Vector Databases
The storage layer that makes RAG and semantic search possible
Contents
Why regular databases cannot do semantic search
A regular SQL database can tell you: "find all rows where column = value." It matches exactly.
But "find me documents about retirement planning" cannot be answered by exact matching — the word "retirement" might not appear in the most relevant documents. You need semantic matching: find documents with similar meaning.
This requires comparing meaning numerically — which requires embeddings (vectors). And searching through millions of vectors efficiently requires a specialised database designed for exactly that operation.
How vector databases work
Every piece of content (document, image, product description) is converted to a vector (list of numbers) using an embedding model. These vectors are stored in the database alongside the original content.
At query time: 1. Your question is also converted to a vector 2. The database finds the stored vectors closest to your query vector (cosine similarity or L2 distance) 3. Returns the matching content
The key challenge is doing this efficiently across millions or billions of vectors. Algorithms like HNSW (Hierarchical Navigable Small World) and IVF (Inverted File Index) create index structures that make approximate nearest-neighbour search fast enough for production.

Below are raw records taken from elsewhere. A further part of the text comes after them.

From an optimization exercise on the open Yosys and OpenROAD flow, aimed at small area; shortcuts taken in it are not production practice.
RTL that was checked went through simulation tests only; none was proved equivalent to the original.
Power figures rest on the tool's default switching activity, not on a simulated workload.

before:
Design axis_uart_v1_0, start of the top module:
module axis_uart_v1_0 #(
	parameter integer BAUD_PRESCALER = 10,
	parameter integer PARITY = 0,
	parameter integer BYTE_SIZE = 8,
	parameter integer STOP_BITS = 0,
	parameter integer FIFO_DEPTH = 16,
	parameter integer FLOW_CONTROL = 1,
	parameter integer DYNAMIC_CONFIG = 1
)
(
	input wire aclk,
	input wire aresetn,
	input wire [23:0]s_axis_config_tdata,
	input wire s_axis_config_tvalid,
	output wire s_axis_config_tready,
	input wire [15:0]s_axis_tdata,
	input wire s_axis_tvalid,
	output wire s_axis_tready,
	output wire [15:0]m_axis_tdata,
	output wire m_axis_tuser,
	output wire m_axis_tvalid,
	input wire m_axis_tready,
	output wire tx,
	input wire rx,
	output wire rts,
	input wire cts
);
For scale: ~630 flip-flops, about 69 I/O pins, about 24,000 µm² of cells after synthesis.
clock: 8.0 ns
lec_check: 0
cap_margin: 20
core_margin: 2
core_utilization: 70
place_density: 0.75
slew_margin: 20
synth_hierarchical: 1
standard.sh (not shown) runs the stock make flow with config.mk's settings and CLKGATE_MAP_FILE= SYNTH_SCRIPT=/design/flow/synth_recipe.tcl, a recipe that flattens the netlist after the stock synthesis.
==> flow/flow/run.sh <==
#!/bin/bash
# Standard ORFS layout (the standard.sh) with two changes: port buffers use
# the smallest buffer, and clock tree synthesis uses no dummy loads and small
# clusters of small clock buffers.
set -euo pipefail
export BUFFER_PORTS_ARGS="-buffer_cell sky130_fd_sc_hd__buf_1"
export CTS_ARGS="-sink_clustering_enable -repair_clock_nets -dont_use_dummy_load -buf_list sky130_fd_sc_hd__clkbuf_4 -sink_clustering_size 9 -sink_clustering_max_diameter 40"
bash standard.sh > standard_flow.log 2>&1
diff inputs: before => after
--- a/flow/flow/run.sh
+++ b/flow/flow/run.sh
@@ -7 +7 @@
-export CTS_ARGS="-sink_clustering_enable -repair_clock_nets -dont_use_dummy_load -buf_list sky130_fd_sc_hd__clkbuf_4 -sink_clustering_size 9 -sink_clustering_max_diameter 40"
+export CTS_ARGS="-sink_clustering_enable -repair_clock_nets -dont_use_dummy_load -buf_list sky130_fd_sc_hd__clkbuf_4 -sink_clustering_size 10 -sink_clustering_max_diameter 45"
### Flow results
Compared with before, in after number of nets in the layout -0.45%, internal power contribution -1.1%, number of non-clock buffers ~0 delta, post-layout instance area ~0 delta, delay of the slowest cell on the worst path -30 ps.
Wire length after detailed routing essentially unchanged between after and before.
Of before and after, the run reporting the lower total power draw was after.
Row setup slack: after higher / before lower
From an optimization exercise on the open Yosys and OpenROAD flow, aimed at small area; shortcuts taken in it are not production practice.
In this exercise RTL edits were held to simulation tests only and were not proved equivalent to the original.
Power figures rest on the tool's default switching activity, not on a simulated workload.

==> flow/design.v <==
`timescale 1ns/1ps
module Debouncer(in,brk,hids,ign,dd,pd,clk);
 output reg brk,hids,ign,dd,pd;
 input [4:0]in;
 input clk;
 always@(posedge clk)
 begin
   brk<=in[4];
   hids<=in[3];
   ign<=in[2];
   dd<=in[1];
   pd<=in[0];
 end
endmodule
module fuel_pump(ign,hids,brk,clk,power,reset);
 input ign,hids,clk,brk,reset;
 output reg power;
 reg state;
 always@(posedge clk)
 begin
   if(reset==1'b1)
   begin
     power<=1'b0;
     state<=1'b0;
   end
   else if(state == 1'b0)
   begin
     if((ign & hids & brk) == 1'b1)
     begin
       power<=1'b1;
       state<=1'b1;
     end
   end
   else if (state== 1'b1)
   begin
     if(ign==1'b0)
     begin
       power<=1'b0;
       state<=1'b0;
     end
   end
 end
endmodule
module anti_theft_fsm(ign,dd,pd,st,exp,stat,siren,clk,start,ck,reset);
 input ign,dd,pd,exp,clk,ck,reset;
 output reg siren,stat,start;
 output reg [1:0]st;
 reg [2:0]p_state;
 reg star;
 reg [1:0] k;
 reg [1:0] k_v;
 reg start_v;
 always@(negedge clk)
 begin
  if(reset==1'b1)
  begin
    k<=2'd0;
    start<=1'b0;
    star<=1'b0;
    p_state<=3'd0;
    st<=2'd0;
    siren<=1'b0;
    stat<=1'b0;
  end
  else
  begin
   k_v=k;
   start_v=start;
   if(star==1'b1)
   begin
     k_v=k_v+2'd1;
     if(k_v==2'd2)
     begin
       k_v=2'd0;
       start_v=1'b1;
     end
   end
   else
   begin
     k_v=2'd0;
     start_v=1'b0;
   end
   k<=k_v;
   start<=start_v;
   if(p_state==3'd0)
   begin
    stat<=ck;
   end
   if(p_state==3'd0)
    begin
     if((dd==1'b1 | pd==1'b1) & ign==1'b0)
     begin
       star<=1'b1;
       siren<=1'b0;
       if(dd==1'b1 & pd==1'b0)
       st<=2'd1;
       else if(pd==1'b1)
       st<=2'd2;
       p_state<= 3'd4;
     end
     else if(ign==1'b1)
     begin
       star<=1'b0;
       st<=2'd0;
       stat<=1'b0;
       siren<=1'b0;
       p_state<=3'd2;
     end
    end
    else if(p_state==3'd1)
    begin
      if(dd==1'b0 & pd==1'b0 & ign==1'b0 & siren==1'b1 & exp==1'b1)
      begin
       star<=1'b0;
       st<=2'd0;
       siren<=1'b0;
       stat<=ck;
       p_state<=3'd0;
      end
      else if(ign==1'b1)
      begin
       star<=1'b0;
       st<=2'd0;
       stat<=1'b0;
       siren<=1'b0;
       p_state<=3'd2;
      end
      else if((dd==1'b1 | pd==1'b1) & ign==1'b0 & siren==1'b1)
      begin
       star<=1'b0;
       st<=2'd0;
       stat<=1'b1;
       siren<=1'b1;
       p_state<=3'd5;
      end
    end
    else if(p_state==3'd2)
    begin
      if(dd==1'b0 & pd==1'b0 & ign==1'b0 & siren==1'b0)
      begin
       star<=1'b1;
       st<=2'd0;
       stat<=1'b1;
       siren<=1'b0;
       p_state<=3'd7;
      end
      else if((dd==1'b1 | pd==1'b1) & ign==1'b0 & siren==1'b0)
      begin
       star<=1'b0;
       st<=2'd0;
       stat<=1'b0;
       siren<=1'b0;
       p_state<=3'd4;
     end
    end
    else if(p_state==3'd4)
    begin
      if(ign==1'b1)
      begin
       star<=1'b0;
       st<=2'd0;
       stat<=1'b0;
       siren<=1'b0;
       p_state<=3'd2;
      end
      else if((dd==1'b1 | pd==1'b1) & ign==1'b0 & siren==1'b0 & exp==1'b1)
      begin
       star<=1'b0;
       st<=2'd0;
       stat<=1'b1;
       siren<=1'b1;
       p_state<=3'd5;
      end
      else if(dd==1'b0 & pd==1'b0 & ign==1'b0 & siren==1'b0  & start_v==1'b0)
      begin
       star<=1'b1;
       st<=2'd0;
       stat<=1'b1;
       siren<=1'b0;
       p_state<=3'd7;
      end
      else if(dd==1'b0 & pd==1'b0 & ign==1'b0 & siren==1'b0 & start_v==1'b1)
      begin
        star<=1'b0;
        siren<=1'b0;
        st<=2'd0;
        stat<=ck;
        p_state<=3'd0;
      end
    end
    else if(p_state==3'd5)
    begin
     if(ign==1'b1)
     begin
       star<=1'b0;
       st<=2'd0;
       stat<=1'b0;
       siren<=1'b0;
       p_state<=3'd2;
     end
      else if(dd==1'b0 & pd==1'b0 & ign==1'b0  & siren==1'b1)
      begin
       star<=1'b1;
       st<=2'd3;
       stat<=1'b1;
       siren<=1'b1;
       p_state<=3'd1;
      end
    end
    else if(p_state==3'd7)
    begin
      if(dd==1'b0 & pd==1'b0 & ign==1'b0 & siren==1'b0 & exp==1'b1)
      begin
       star<=1'b0;
       siren<=1'b0;
       st<=2'd0;
       stat<=ck;
       p_state<=3'd0;
      end
      else if((dd==1'b1 | pd==1'b1) & ign==1'b0 & siren==1'b0)
      begin
       star<=1'b0;
       stat<=1'b0;
       st<=2'd0;
       siren<=1'b0;
       p_state<=3'd4;
      end
      else if(ign==1'b1)
      begin
       star<=1'b0;
       stat<=1'b0;
       st<=2'd0;
       siren<=1'b0;
       p_state<=3'd2;
      end
    end
  end
 end
endmodule
module divider(clk,ck,reset);
 input reset,clk;
 output reg ck;
 localparam [9:0] HALF_PERIOD = 10'd1000;
 reg p_clk2;
 reg [9:0]cnt2;
 reg [9:0]cnt2_v;
 always@(posedge clk)
 begin
  if(reset==1'b1)
  begin
   p_clk2<=1'b0;
   ck<=1'b0;
   cnt2<=10'd0;
  end
  else
  begin
   cnt2_v=cnt2+10'd1;
   if(cnt2_v==HALF_PERIOD)
   begin
    ck<=~p_clk2;
    p_clk2<=~p_clk2;
    cnt2_v=10'd0;
   end
   cnt2<=cnt2_v;
  end
 end
endmodule
module Timer(exp,start,clk,st,reset);
 reg [3:0]val;
 reg [1:0]a;
 input [1:0]st;
 input start,clk,reset;
 reg clk_reset;
 output reg exp;
 reg [3:0]count;
 localparam [3:0] T_arm_delay=4'd10, T_driver_delay=4'd8, T_pass_delay=4'd15, T_alarm_delay=4'd3;
 localparam [8:0] TICK = 9'd500;
 reg [8:0] cnt;
 reg [8:0] cnt_v;
 reg exp_v, clk_reset_v;
 always@(negedge clk)
 begin
  if(reset==1'b1)
  begin
    val<=T_driver_delay;
    count<=T_driver_delay;
    a<=2'd0;
    cnt<=9'd0;
    exp<=1'b0;
    clk_reset<=1'b0;
  end
  else
  begin
   exp_v=exp;
   clk_reset_v=clk_reset;
   if(exp_v==1'b1)
   begin
     a<=a+2'd1;
     if(a==2'd3)
     begin
       a<=2'd0;
       exp_v=1'b0;
     end
   end
   case(st)
     2'd0 : begin val<=T_arm_delay; end
     2'd1 : begin val<=T_driver_delay; end
     2'd2 : begin val<=T_pass_delay; end
     2'd3 : begin val<=T_alarm_delay; end
   endcase
   if(start==1'b0)
   begin
     count<=val;
   end
   cnt_v=cnt+9'd1;
   if(cnt_v==TICK)
   begin
     if(start==1'b1)
     begin
       count<=count-4'd1;
       if(count==4'd0)
       begin
         exp_v=1'b1;
         clk_reset_v=1'b1;
        end
     end
     else begin clk_reset_v=1'b0; exp_v=1'b0; end
     if(clk_reset_v==1'b1) begin count<=val; end
     cnt_v=9'd0;
   end
   cnt<=cnt_v;
   exp<=exp_v;
   clk_reset<=clk_reset_v;
  end
 end
endmodule
module Car_alarm_system(in,reset,power,siren,stat,clk);
 input reset,clk;
 input [4:0]in;
 output power,siren,stat;
 wire [1:0] st;
 wire ck,dd,pd,brk,hids,ign,exp,start;
 Debouncer D1(in,brk,hids,ign,dd,pd,clk);
 fuel_pump f1(ign,hids,brk,clk,power,reset);
 anti_theft_fsm a1(ign,dd,pd,st,exp,stat,siren,clk,start,ck,reset);
 Timer tim(exp,start,clk,st,reset);
 divider d1(clk,ck,reset);
endmodule
==> flow/run.sh <==
#!/bin/bash
# synth_recipe.tcl (not shown) runs the flow's synth.tcl, then flattens the netlist and writes it again
# the make line also repeats each setting of config.mk as NAME=value (left out here)
make -C /OpenROAD-flow-scripts/flow DESIGN_CONFIG=/design/flow/config.mk WORK_HOME=/design/flow/orfs CLKGATE_MAP_FILE= SYNTH_SCRIPT=/design/flow/synth_recipe.tcl finish
==> flow/config.mk <==
export PLATFORM = sky130hd
export DESIGN_NAME = Car_alarm_system
export DESIGN_NICKNAME = Car_alarm_system
export VERILOG_FILES = /design/flow/design.v
export SDC_FILE = /design/flow/constraint.sdc
export NUM_CORES = 4
export LEC_CHECK = 0
export CAP_MARGIN = 20
export CORE_MARGIN = 2
export CORE_UTILIZATION = 40
export SLEW_MARGIN = 20
==> flow/constraint.sdc <==
create_clock -name core_clock -period 15.0 [get_ports {clk}]
set_input_delay 3.0000 -clock core_clock [delete_from_list [all_inputs] [get_ports {clk}]]
set_output_delay 3.0000 -clock core_clock [all_outputs]
set_load 0.01 [all_outputs]
==> impl_metrics.sql, run 1 <==
INSERT INTO impl_metrics (metric_group, metric, value, unit) VALUES
('floorplanning', 'i_o_pins', '10', ''),
('finish', 'finalNonFillerCells', '442', ''),
('route', 'drc', '0', ''),
('power_and_ir_drop', 'cellLeakagePower', '1.186', 'nW'),
('route', 'number_of_optimization_iterations_in_the_first_detailed_route_pass', '5', ''),
('global_route', 'grt_overflow_total', '0', ''),
('finish', 'area.growth.synth_to_final', '10.59', '%'),
('synthesis', 'avgSynthCellArea', '8.291', 'um2'),
('power_and_ir_drop', 'power_density', '133.9', 'nW/um2'),
('cts', 'tritoncts', 'built', ''),
('route', 'wl_met1', '2.748', 'mm'),
('synthesis', 'post_synth_inst_count', '332', ''),
('cts', 'tritoncts_sink_count', '50', ''),
('synthesis', 'mappedNetlistArea', '2753', 'um2'),
('cts', 'cts-buffers-inserted', '5', ''),
('global_route', 'grt.total_usage', '16.13', '%'),
('power_and_ir_drop', 'vdd.ir_drop.worst', '0.00007227', 'V'),
('synthesis', 'yosysWarnings', '5', ''),
('synthesis', 'synth-seq-cells', '50', ''),
('finish', 'commonest_cells_after_routing_fill_and_taps_aside', 'sky130_fd_sc_hd__dfxtp_1 (50), sky130_fd_sc_hd__nor2_1 (46), sky130_fd_sc_hd__inv_1 (43)', ''),
('job', 'count_of_max_cap_constraint_violations', '0', ''),
('cts', 'cts_setup_buffers', '0', ''),
('placement', 'number_of_cells_in_the_design_after_placement', '403', ''),
('cts', 'worst_skew_pair.late_latency', '360', 'ps'),
('route', 'wirelength', '5.643', 'mm'),
('cts', 'clkSlewWorstSetupHoldPaths', '40', 'ps'),
('cts', 'htree_num_levels', '2', ''),
('placement', 'place_worst_setup_slack', '2915', 'ps'),
('finish', 'fraction_of_layout_instances_using_a_drive_strength_above_1', '7.459', '%'),
('setup_path', 'worstPathArrival', '9100', 'ps'),
('finish', 'num-nets-final', '375', ''),
('route', 'ant_nets', '0', ''),
('sta', 'finalSetupTns', '0', 'ps'),
('cts', 'post_cts_hold_buffer_count', '0', ''),
('sta', 'tightest_slew', '942.7', 'ps'),
('global_route', 'antenna_found_initial', '0', ''),
('route', 'drtIter0Drc', '124', ''),
('setup_path', 'timing.critical_path.slowest_stage_cell', 'sky130_fd_sc_hd__clkdlybuf4s50_1', ''),
('sta', 'fin_worst_skew', '62.91', 'ps'),
('route', 'post_drt_wl_per_cell', '12.77', 'um'),
('route', 'met2RoutedLength', '2.584', 'mm'),
('status', 'status', 'complete, no violations', ''),
('setup_path', 'timing.setup.critical_path_class', 'flip-flop to output pin', ''),
('setup_path', 'critPathRequiredTime', '12000', 'ps'),
('setup_path', 'cp.buffers_inverters', '1', ''),
('synthesis', 'synth_net_count', '346', ''),
('floorplanning', 'standard_cell_row_count', '30', ''),
('sta', 'postLayoutSetupSlackWorst', '2896', 'ps'),
('synthesis', 'yosysUniqueCellTypes', '64', ''),
('global_route', 'grt_pass1_vias', '2255', ''),
('placement', 'buffer_ports.inserted', '9', ''),
('power_and_ir_drop', 'power', '407.7', 'uW'),
('floorplanning', 'design.core.area', '6719', 'um2'),
('setup_path', 'end_kind', 'output pin', ''),
('setup_path', 'crit_family', 'buffers and inverters', ''),
('placement', 'place_area', '2836', 'um2'),
('cts', 'cts-root-to-sink-buffers', '2', ''),
('finish', 'final_common_cell', 'sky130_fd_sc_hd__dfxtp_1', ''),
('route', 'vias_per_cell', '5.464', ''),
('floorplanning', 'floorplan.die.width', '86.96', 'um'),
('synthesis', 'synth-main-ff-cell', 'sky130_fd_sc_hd__dfxtp_1', ''),
('placement', 'finalWeightedCongestion', '0.8756', ''),
('placement', 'detailed_place_hpwl', '3.832', 'mm'),
('finish', 'nFillCells', '694', ''),
('sta', 'final_max_slew_viol_count', '0', ''),
('setup_path', 'worst-path-max-fanout', '16', ''),
('sta', 'relSlewSlack', '36.67', '%'),
('sta', 'finalSetupViolCount', '0', ''),
('synthesis', 'yosysSeqAreaShare', '36.36', '%'),
('global_route', 'first_pass_grt_wire_length', '9.963', 'mm'),
('setup_path', 'timing.critical_path.from_type', 'flip-flop', '');
registers in the layout, indices dropped and copies added (netlist names), 2 cells and up, named ones only:
signal and count:
a1.p_state 3, a1.k 2, tim.cnt 9, a1.st 2
tim.val 4, d1.cnt2 10, tim.a 2, tim.count 3
where the power goes:
part / switching (mW) / internal [mW]
clock network: 0.0642 / 0.0483
registers: 0.0377 / 0.149
logic: 0.0565 / 0.0520
through the flow:
step | utilization, % | hold slack, ps
after floorplan | - | 396.3
after global placement | 42.22 | 407.3
after detailed placement | 42.22 | 419.8
after CTS | 45.31 | 427.6
after global routing | 45.31 | 439.0
final | 45.31 | 418.8
metal layers:
metal	up-vias	GRT usage, %
li1	1239	-
met1	1111	20.86
met2	60	25.95
met3	5	3.697
met4	0	6.392
met5	-	0
cells by family after synthesis:
kind of cell	share of synthesized area [%]
muxes	2.955
buffers and inverters	6.045
xor gates and xnor gates	5.727
adders and majority gates	3.182
AOI/OAI and AO/OA	19.18
DFF	36.36
and+or+nand+nor	26.55
synthesized netlist by cell type (2+ instances only):
master | instances | share of area, %
sky130_fd_sc_hd__a21oi_1 | 13 | 2.4
sky130_fd_sc_hd__o21ai_0 | 17 | 3.1
sky130_fd_sc_hd__clkbuf_1 | 12 | 1.6
sky130_fd_sc_hd__buf_6 | 3 | 1.2
sky130_fd_sc_hd__inv_1 | 12 | 1.6
sky130_fd_sc_hd__nor2b_1 | 4 | 0.91
sky130_fd_sc_hd__xor2_1 | 10 | 3.2
sky130_fd_sc_hd__and4b_1 | 2 | 0.73
sky130_fd_sc_hd__a31o_2 | 2 | 0.64
sky130_fd_sc_hd__o22ai_1 | 5 | 1.1
sky130_fd_sc_hd__nand2_1 | 26 | 3.5
sky130_fd_sc_hd__mux2i_1 | 7 | 2.5
sky130_fd_sc_hd__or3_1 | 4 | 0.91
sky130_fd_sc_hd__xnor2_1 | 8 | 2.5
sky130_fd_sc_hd__nor2_1 | 46 | 6.3
sky130_fd_sc_hd__ha_1 | 7 | 3.2
sky130_fd_sc_hd__dfxtp_1 | 50 | 36
sky130_fd_sc_hd__or2_2 | 3 | 0.68
sky130_fd_sc_hd__a211oi_2 | 3 | 1.4
sky130_fd_sc_hd__a22oi_1 | 3 | 0.82
sky130_fd_sc_hd__nor3b_1 | 3 | 0.82
sky130_fd_sc_hd__o2bb2ai_1 | 2 | 0.64
sky130_fd_sc_hd__a311oi_1 | 3 | 0.95
sky130_fd_sc_hd__nor3_1 | 15 | 2.7
sky130_fd_sc_hd__nor4b_1 | 2 | 0.64
sky130_fd_sc_hd__buf_2 | 3 | 0.55
sky130_fd_sc_hd__nand2b_1 | 3 | 0.68
sky130_fd_sc_hd__a31oi_1 | 6 | 1.4
sky130_fd_sc_hd__nand3_1 | 12 | 2.2
sky130_fd_sc_hd__a211oi_1 | 5 | 1.4
sky130_fd_sc_hd__and2_1 | 3 | 0.68
sky130_fd_sc_hd__nand4_1 | 5 | 1.1
sky130_fd_sc_hd__a21boi_0 | 2 | 0.55
cell type report:
class                           instances  area (um2)  share of cell area (%)
Multi-Input combinational cell        250        1585                   52.08
Sequential cell                        50        1001                   32.88
Clock inverter                         33       125.1                   4.110
Timing Repair Buffer                   11       105.1                   3.453
Tap cell                               80       100.1                   3.288
Clock buffer                            7       86.33                   2.836
Inverter                               11       41.29                   1.356
worst paths after layout:
check | start | to | slack (ps) | depth (start not counted)
worst max register to register | D1.ign | a1.p_state[1] | 5190 | 6
worst min-delay path | a1.k[0] | a1.k[0] | 420 | 1
worst min register to register | a1.k[0] | a1.k[0] | 420 | 1
worst max-delay path | a1.siren | siren | 2900 | 1
==> inputs of run 2 (changes only) <==
==> flow/design.v (replaced) <==
`timescale 1ns/1ps
module Car_alarm_system(in,reset,power,siren,stat,clk);
 input reset,clk;
 input [4:0]in;
 output power,siren,stat;
 wire brk = in[4], hids = in[3], ign = in[2], dd = in[1], pd = in[0];
 wire door = dd | pd;
 reg pp, pw;
 always @(posedge clk) begin
   pp <= ign & ((pp & ~reset) | (hids & brk));
   pw <= pp & ~reset;
 end
 assign power = pw;
 localparam [8:0] D_RST = 9'd432;  
 reg [8:0] d;
 reg hh, ckk;
 wire g = (d[7:0] == 8'd236);
 wire tick = ~reset & g;
 always @(posedge clk) begin
   d <= reset ? D_RST : {d[7:0], d[8] ^ d[3] ^ g};
   hh <= ~reset & (hh ^ g);
   ckk <= ~reset & (ckk ^ (hh & g));
 end
 wire ck = ~reset & ckk;
 localparam [3:0] S_DR = 4'b0000, S_A0 = 4'b0001, S_EB = 4'b1000, S_AR = 4'b0100,
                  S_AL = 4'b1100, S_AC = 4'b1101;
 reg [3:0] q;
 wire [3:0] qs = reset ? S_A0 : q;
 wire is_a0 = (qs[3:2] != 2'b11) & ~qs[1] & qs[0];
 wire is_ea = qs[1];
 wire is_ar = qs == S_AR, is_eb = qs == S_EB, is_dr = qs == S_DR;
 wire is_al = qs == S_AL, is_ac = qs == S_AC;
 wire star = is_ar | is_ea | is_ac;
 wire [1:0] st = is_ea ? (qs[0] ? 2'd2 : 2'd1) : is_ac ? 2'd3 : 2'd0;
 reg k, start;
 wire start_v = star & (k | start);
 reg [3:0] count;
 reg [1:0] p;
 reg cr;
 wire cr_s = cr & ~reset;
 wire cz = (count == 4'd0);
 wire exp = cr_s & ~cz;
 wire [3:0] val = (p == 2'd0) ? 4'd10 : (p == 2'd1) ? 4'd8 : (p == 2'd2) ? 4'd15 : 4'd3;
 always @(posedge clk) begin
   k <= star & ~k;
   start <= start_v;
   p <= st;
   if (cr_s) begin
     if (tick & ~start) begin count <= val; cr <= 1'b0; end
     else begin count <= cz ? count : count - 4'd1; cr <= 1'b1; end
   end else begin
     cr <= tick & start & cz;
     if (~start) count <= val;
     else if (tick) count <= cz ? 4'd4 : count - 4'd1;
   end
 end
 wire [3:0] a0 = {1'b0, ck, 2'b01};
 reg [3:0] nq;
 always @* begin
   nq = qs;
   if (ign) nq = S_DR;
   else if (door) begin
     if (is_a0) nq = {1'b0, ck, 1'b1, pd};
     else if (is_dr | is_ar) nq = S_EB;
     else if (is_eb | is_ea) nq = exp ? S_AL : qs;
     else nq = S_AL;
   end else begin
     if (is_a0) nq = a0;
     else if (is_dr | is_eb) nq = S_AR;
     else if (is_ar | is_ac) nq = exp ? a0 : qs;
     else if (is_al) nq = S_AC;
     else nq = start_v ? a0 : S_AR;  
   end
 end
 always @(posedge clk) q <= nq;
 assign siren = ~reset & q[3] & q[2];
 assign stat = ~reset & q[2];
endmodule
==> flow/flow/run.sh (new file) <==
#!/bin/bash
# The standard layout (the standard.sh, ORFS from synthesis to finish) with
# two changes: the port buffers that buffer_ports inserts are buf_1 cells, and
# clock tree synthesis inserts no dummy loads. The make output goes to
# standard.log; ORFS keeps each step's log under orfs/logs/.
set -euo pipefail
export BUFFER_PORTS_ARGS="-buffer_cell sky130_fd_sc_hd__buf_1"
export CTS_ARGS="-sink_clustering_enable -repair_clock_nets -dont_use_dummy_load -buf_list sky130_fd_sc_hd__clkbuf_8"
bash standard.sh > standard.log 2>&1
==> flow/standard.sh (new file) <==
#!/bin/bash
# synth_recipe.tcl (not shown) runs the flow's synth.tcl, then flattens the netlist and writes it again
# the make line also repeats each setting of config.mk as NAME=value (left out here)
make -C /OpenROAD-flow-scripts/flow DESIGN_CONFIG=/design/flow/config.mk WORK_HOME=/design/flow/orfs CLKGATE_MAP_FILE= SYNTH_SCRIPT=/design/flow/synth_recipe.tcl "${@:-finish}"
removed: flow/run.sh
==> run 2 against run 1 <==
Compared with the run above: worst hold slack gained 3.7 ps; die area shrank 54%; wire length shrank 62%; non-clock buffer count shrank 2; clock skew shrank 51 ps; power shrank 69%; flip-flop and latch count shrank 24; still clean; largest cell class unchanged; final cell count shrank 63%; critical path type is now primary input to output pin.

Choosing a vector database
ChromaDB: Best for prototyping and small projects. Runs in-process (no server). Free and open-source. Limited to millions of vectors.
Pinecone: Managed cloud service. Easy to start, scales well, good Python SDK. Paid beyond the free tier. Good for production apps.
Qdrant: Open-source, self-hostable, written in Rust for performance. Best balance of scale and control. Free to self-host.
pgvector (Supabase): PostgreSQL extension. If you already use Postgres, this avoids a separate service. Good for moderate scale.
Weaviate / Milvus: Enterprise-grade, billion-scale. Significant operational complexity.
Rule of thumb: Start with ChromaDB for prototyping. Graduate to Qdrant or pgvector for production. Pinecone if you want managed infrastructure.